I love bacon. I have always loved bacon. I’m southern, we love ourselves all manner of pig parts. But this whole wave of trendy bacon love seems new and weird to me. I first noticed it maybe two years ago when my buddy got a wallet for his birthday that was made out of fabric printed to look like bacon. I chuckled and let it go, because he really does eat more bacon than is healthy for a normal human and it suited him. Funny in a conventional sense, not funny because it was bacon. But even at the time I thought, “Where the hell did the company that made this wallet find fabric printed to look like bacon?”
And ever since then it’s spiraled a bit out of control. There are t-shirts with I [heart] Bacon on them. There are bacon memes all over Facebook and Twitter. Which is all fine and good and I can blow it off but I wonder about the long-term repercussions of this particular trend. An entire nation of people will look back at the pictures from their youth and wonder “Why am I wearing a shirt that looks like bacon?” All of that aside, what’s particularly interesting to me about this whole situation is how little these images actually call to mind the real life foodstuff. It’s cartoonish, somehow, disconnected from the gluttonous pleasure center in my brain that craves the salty, chewy bacony goodness of actual bacon. More often, my happyfunnysmileyface brain button is pushed (pardon me, I think my brain may have evolutionarily adapted to look a lot like my Facebook page, all political and covered in buttons, which is funnier still because ten years ago that’s what my jacket looked like and my brain didn’t even notice).

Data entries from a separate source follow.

This design comes from an exercise in tuning for small area, a short achievable clock period and few clock cycles per item on the open sky130 flow, not from production work. In this exercise RTL edits were held to simulation tests only and were not proved equivalent to the original.

<file path="run.sh">
#!/bin/bash
# synth_recipe.tcl (not shown) runs the flow's synth.tcl, then flattens the netlist and writes it again
# the make line also repeats each setting of config.mk as NAME=value (left out here)
make -C /OpenROAD-flow-scripts/flow DESIGN_CONFIG=/design/flow/config.mk WORK_HOME=/design/flow/orfs CLKGATE_MAP_FILE= SYNTH_SCRIPT=/design/flow/synth_recipe.tcl finish
</file>
<file path="config.mk">
export PLATFORM = sky130hd
export DESIGN_NAME = grad_stream
export DESIGN_NICKNAME = grad_stream
export VERILOG_FILES = /design/flow/design.v
export SDC_FILE = /design/flow/constraint.sdc
export NUM_CORES = 4
export LEC_CHECK = 0
export CAP_MARGIN = 20
export CORE_MARGIN = 2
export CORE_UTILIZATION = 40
export SLEW_MARGIN = 20
</file>
<file path="constraint.sdc">
create_clock -name core_clock -period 30.0 [get_ports {clk}]
set_input_delay 6.0000 -clock core_clock [delete_from_list [all_inputs] [get_ports {clk}]]
set_output_delay 6.0000 -clock core_clock [all_outputs]
set_load 0.01 [all_outputs]
</file>
<file path="design.v">
module grad_stream (
    input  wire       clk,
    input  wire       rst,
    input  wire       in_valid,
    output wire       in_ready,
    input  wire       in_sof,
    input  wire [6:0] in_width,
    input  wire [1:0] in_preset,
    input  wire [7:0] in_pix,
    output reg        out_valid,
    input  wire       out_ready,
    output reg  [7:0] out_mag
);
    localparam MAXW = 64;
    reg [6:0] width;
    reg [1:0] preset;
    reg [6:0] x;           
    reg [1:0] yrow;        
    reg [7:0] lb0 [0:MAXW-1];
    reg [7:0] lb1 [0:MAXW-1];
    reg [7:0] c0_0, c0_1, c0_2;
    reg [7:0] c1_0, c1_1, c1_2;
    wire accept = in_valid && in_ready;
    wire [6:0] px     = in_sof ? 7'd0 : x;
    wire [1:0] py     = in_sof ? 2'd0 : yrow;
    wire [6:0] pwidth = in_sof ? in_width : width;
    wire [1:0] ppre   = in_sof ? in_preset : preset;
    wire [7:0] c2_0 = lb1[px[5:0]];
    wire [7:0] c2_1 = lb0[px[5:0]];
    wire [7:0] c2_2 = in_pix;
    wire signed [11:0] p00 = {4'b0, c0_0}, p01 = {4'b0, c1_0}, p02 = {4'b0, c2_0};
    wire signed [11:0] p10 = {4'b0, c0_1}, p11 = {4'b0, c1_1}, p12 = {4'b0, c2_1};
    wire signed [11:0] p20 = {4'b0, c0_2}, p21 = {4'b0, c1_2}, p22 = {4'b0, c2_2};
    reg signed [11:0] sx, sy;
    always @(*) begin
        case (ppre)
            2'd2: begin    
                sx = (p02 + p12 + p22) - (p00 + p10 + p20);
                sy = (p20 + p21 + p22) - (p00 + p01 + p02);
            end
            2'd3: begin    
                sx = p12 - p10;
                sy = p21 - p01;
            end
            default: begin  
                sx = (p02 + 12'sd2 * p12 + p22) - (p00 + 12'sd2 * p10 + p20);
                sy = (p20 + 12'sd2 * p21 + p22) - (p00 + 12'sd2 * p01 + p02);
            end
        endcase
    end
    wire [10:0] ax = sx[11] ? -sx[10:0] : sx[10:0];
    wire [10:0] ay = sy[11] ? -sy[10:0] : sy[10:0];
    wire [21:0] sumsq = ax * ax + ay * ay;
    function automatic [7:0] isqrt16(input [15:0] v);
        reg [17:0] rem;
        reg [7:0]  root;
        reg [9:0]  trial;
        integer i;
        begin
            rem  = 18'd0;
            root = 8'd0;
            for (i = 7; i >= 0; i = i - 1) begin
                rem   = {rem[15:0], v[2*i+1], v[2*i]};
                trial = {root, 2'b01};
                if (rem >= {8'd0, trial}) begin
                    rem  = rem - {8'd0, trial};
                    root = {root[6:0], 1'b1};
                end else
                    root = {root[6:0], 1'b0};
            end
            isqrt16 = root;
        end
    endfunction
    wire [7:0] mag = (sumsq >= 22'd65536) ? 8'd255 : isqrt16(sumsq[15:0]);
    wire interior = (py == 2'd2) && (px >= 7'd2);
    assign in_ready = !out_valid || out_ready;
    always @(posedge clk) begin
        if (accept) begin
            lb1[px[5:0]] <= lb0[px[5:0]];
            lb0[px[5:0]] <= in_pix;
            c0_0 <= c1_0; c0_1 <= c1_1; c0_2 <= c1_2;
            c1_0 <= c2_0; c1_1 <= c2_1; c1_2 <= c2_2;
        end
    end
    always @(posedge clk) begin
        if (rst) begin
            x         <= 7'd0;
            yrow      <= 2'd0;
            width     <= 7'd3;
            preset    <= 2'd1;
            out_valid <= 1'b0;
            out_mag   <= 8'd0;
        end else begin
            if (out_valid && out_ready)
                out_valid <= 1'b0;
            if (accept) begin
                width  <= pwidth;
                preset <= ppre;
                if (px == pwidth - 7'd1) begin
                    x <= 7'd0;
                    if (py != 2'd2) yrow <= py + 2'd1;
                    else            yrow <= py;
                end else begin
                    x    <= px + 7'd1;
                    yrow <= py;
                end
                if (interior) begin
                    out_valid <= 1'b1;
                    out_mag   <= mag;
                end
            end
        end
    end
endmodule
</file>
==> notes.md <==
## registers in the layout, summed over array words and instances (netlist names), 7 cells and up
| name | cells |
|---|---|
| lb0 | 512 |
| lb1 | 512 |
| c0_0 | 8 |
| c0_1 | 8 |
| c0_2 | 8 |
| c1_0 | 8 |
| c1_1 | 8 |
| c1_2 | 8 |
| out_mag | 8 |
| width | 7 |
| x | 7 |
## cell families after synthesis
logic type,count (synthesis),share of synthesized area
adders and majority gates,496,0.147
and+or+nand+nor,1166,0.0929
other,1,0.0000656
xor gates and xnor gates,100,0.0155
buffers and inverters,644,0.0433
DFF,1099,0.573
AOI/OAI and AO/OA,909,0.107
muxes,108,0.0211
## worst max-delay path: cells and delay by family
kind / cells / cell delay (ns)
compound gates: 37 / 6.50
xor+xnor: 1 / 0.09
fa+ha+maj: 19 / 7.29
buf+inv: 24 / 2.86
mux: 6 / 1.40
simple gates: 34 / 5.09
## repair_timing
item | in CTS | in global routing
buffers inserted | 0 | 27
endpoints found under the setup margin | 0 | 1
resized for setup | 0 | 100
## layer usage
metal  up-vias  part of all wire  GRT usage
li1      17300                 -          -
met1     19900              0.41      0.313
met2      1773              0.47      0.375
met3       300             0.082     0.0360
met4         4             0.036     0.0782
met5         -           0.00013          0
## cells in the mapped netlist (all sizes together) (8+ instances only)
cell type / n
fa: 292
dfxtp: 27
o21a: 9
clkbuf: 161
o221ai: 107
nand2b: 48
a21o: 26
nand3: 91
o21bai: 14
nand3b: 8
a31oi: 93
xnor2: 68
or3: 19
ha: 204
o31ai: 8
and2: 17
a21oi: 194
nor2b: 23
nor4: 14
a211oi: 22
o2111ai: 8
a22oi: 18
o211ai: 22
nor3: 100
o22ai: 146
o311ai: 12
or2: 27
and3: 19
mux2: 74
nand2: 386
inv: 434
nand4: 9
edfxtp: 1072
xor2: 32
buf: 46
o21ai: 126
a221oi: 16
o22a: 11
a222oi: 9
nor2: 379
mux2i: 32
## area by class of cell
type	instances	area [µm²]	area share
sequential	1099	32700	0.487
multi-input combinational	2781	22600	0.337
timing repair buffer	514	4370	0.0650
clock buffer	135	2830	0.0421
tap	1890	2360	0.0352
inverter	437	1660	0.0247
clock inverter	56	568	0.00846
antenna	1	2.50	0.0000373
## final timing paths
kind	from	endpoint
worst min register to register	c1_1[7]	c0_1[7]
worst max-delay path	in_sof	out_mag[0]
worst max register to register	x[0]	out_mag[0]
worst min-delay path	c1_1[7]	c0_1[7]
==> notes.md <==
* Status: complete, no violations
* Ports at 32
* Fin crit period at 28.65 ns
* Max Clk Rate at 0.0349 GHz
* Most frequent cells in the layout: edfxtp_1, buf_4, inv_1
* Antenna violations before repair at 4
* Worst setup margin at 1.35 ns
* Setup violators final at 0
* Fillers at 12600
* Total routed wirelength at 173 mm
* Port bufs at 31
* Mapped cell area at 57100 µm²
* Register area share after synthesis at 0.573
* Post-layout util at 0.474
* Worst-path clk slew at 0.06 ns
* Initial DRC Count at 4150
* Routability cong. at 0.939
* Clock root buffer: clkbuf_16
* Critical path capture point type: flip-flop
* Max Cap Viol at 0
* Critical Path RT at 30.60 ns
* CTS tree: done
* Final instance area at 67200 µm²
* Ys Warns at 1
* Layout cells sized above 1 at 0.179
* Delay of the slowest critical-path stage at 0.55 ns
* Worst-Margin Slew at 1.05 ns
* Max Clock Skew at 0.0798 ns
* Half-perimeter wire length after placement at 114 mm
* WHS at 0.401 ns
* Yosys reg bits at 1099
* Die width at 382 µm
* Top cell type's share of synthesized area at 0.563
* Clock Sinks at 1099
* TritonRoute pass-1 iters at 7
* Total negative slack at 0 ns
* Post-DRT Antenna Nets at 0
* Hold_buf cts at 0
* Drt drc at 0
* Endpoints failing hold at 0
* Peak fanout along the critical path at 17
* Layout area overhead at 17.6%
* GR Overflow Total at 0
* Ys flop type: edfxtp_1
* EDFF count, synth at 1072
* Starting Density at 0.404
* Post-DP Area at 62900 µm²
* Tcrit/Tclk final at 0.955
* Via Count at 39300
* RSZ-0062 raised after global routing: false
* Row count at 138
* H-tree Lvls at 3
* CP Launch Type: input port
* Netlist cell types at 108
* Synthesized area per cell at 12.6 µm²
* CTS Buffer Depth at 3
* Largest net degree at the start of global routing at 71
* WL/cell at 25.0 µm
* Post-synthesis async set-or-reset flop share at 0
* Synth area leader: edfxtp_1
* Hold Path Class: reg2reg
* Nets at 5460
* Vias/cell at 5.68
* Depth of the most critical reg-to-reg path at 122
* Final Slew Violations at 0
* CP Class: in2reg
* Top cell by count, worst path: fa_1
* Synth area leaders: edfxtp_1, fa_1, ha_1
* Std-Cell Core Area at 142000 µm²
* Clock latency (worst-skew pair) at 0.76 ns
* Worst reg2reg setup slack at 5.36 ns
* Vias in the first global route at 38800
* First-pass GRT wire length at 252 mm
* Rel. slew slack at 0.299
* Leading cell type in the layout, fill and taps excluded: edfxtp_1
* CP arrival at 29.25 ns
* Worst hold stages at 0
* Die height at 382 µm
* Post-Syn Instances at 4523
* Die Area at 146000 µm²
* GRT Overall Usage at 0.230
* Post-Layout Cell Count at 6913
* Slowest-stage cell, CP: fa_1
* Number of buffers created by CTS at 109
* Pre-CTS setup slack at -0.00620 ns
* Placed Cells at 6685
Testbench counts, summed over its fixed seeds: cycles 48,007, items 48,000.

==> afterwards: timing with drivers on the ports <==
In the flow no input, the clock included, has a driving cell. The finished layout below was timed again as built, in two steps. Step 1, drivers: a clkbuf_16 drives clk and a buf_2 each remaining input, both assumed. Step 2 moves the port delays by t, midway between the first and last clock arrival at a register: inputs arrive t later, outputs are due t later. That takes back most of the time a late clock gives input paths. Slacks: ideal ports / drivers / drivers and shift; pairs: ideal ports / drivers.
shift t [ns]: 0.791
slack for setup (ns): 1.353 / 1.290 / 0.499
latest minus earliest clock arrival (ns): 0.080 / 0.080
worst register clock-pin slew, ns: 0.08 / 0.08
cell pins on the clock port's net: 1
After both steps this run still meets setup and hold. The setup slack of this run moves by -0.063 ns with the drivers and by -0.854 ns with both steps.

Then there are the actual bacon food trends. Bacon toothpaste, bacontinis, bacon ice cream, bacon doughnuts, bacon chocolate bars. Putting aside the obvious conversation about the sad state of our factory food system, GMOs, Monsanto, etc, etc, in small, shallow ways we seem to have turned our attention towards eating better, getting more exercise. Fast food companies are making portions smaller and employers are giving bonuses to people who bike or walk to work. Except for bacon. We ignore the negative side of bacon (no pun intended), embrace it, even. It’s an acceptable evil. But why? Because it’s novel? It’s not novel! It’s bacon! It’s been bad for you for thousands of years! Delicious, wonderful, crispy, greasy bad for you. Nothing about bacon has changed, but there are more vectors than ever by which to ingest it.
I guess this isn’t really about bacon at all. This is probably more about trends and trendiness. I’m not good with people. I never have been. This is how I got to be where/what I am today. So when something is suddenly cool, I usually don’t understand it. Or, rather, I don’t understand the channels by which this seemingly already cool thing found its way into the mainstream consciousness, but there it is, bloody everywhere. There’s a word (phrase? term?) for that: perceptual vigilance. Like when I bought an orange car thinking, “No one else has an orange car, I’ll always be able to find my car,” and then I saw orange cars left and right. No, they did not start suddenly producing many more orange cars. My brain just had a reason to notice them, whereas before it did not. Fascinating little quirk of psychology, isn’t it? It’s the root of in-jokes, which are the roots of community. We seek out people who understand that thing we like, so we can like it together, or talk about why we like it differently. Freakin’ pack animals, humans, just monkeys in shoes. Don’t try to deny your animal nature, folks. Laugh at bacon. Then eat its face. Mmm, bacon face. (But seriously, in moderation, that shit is bad for you.)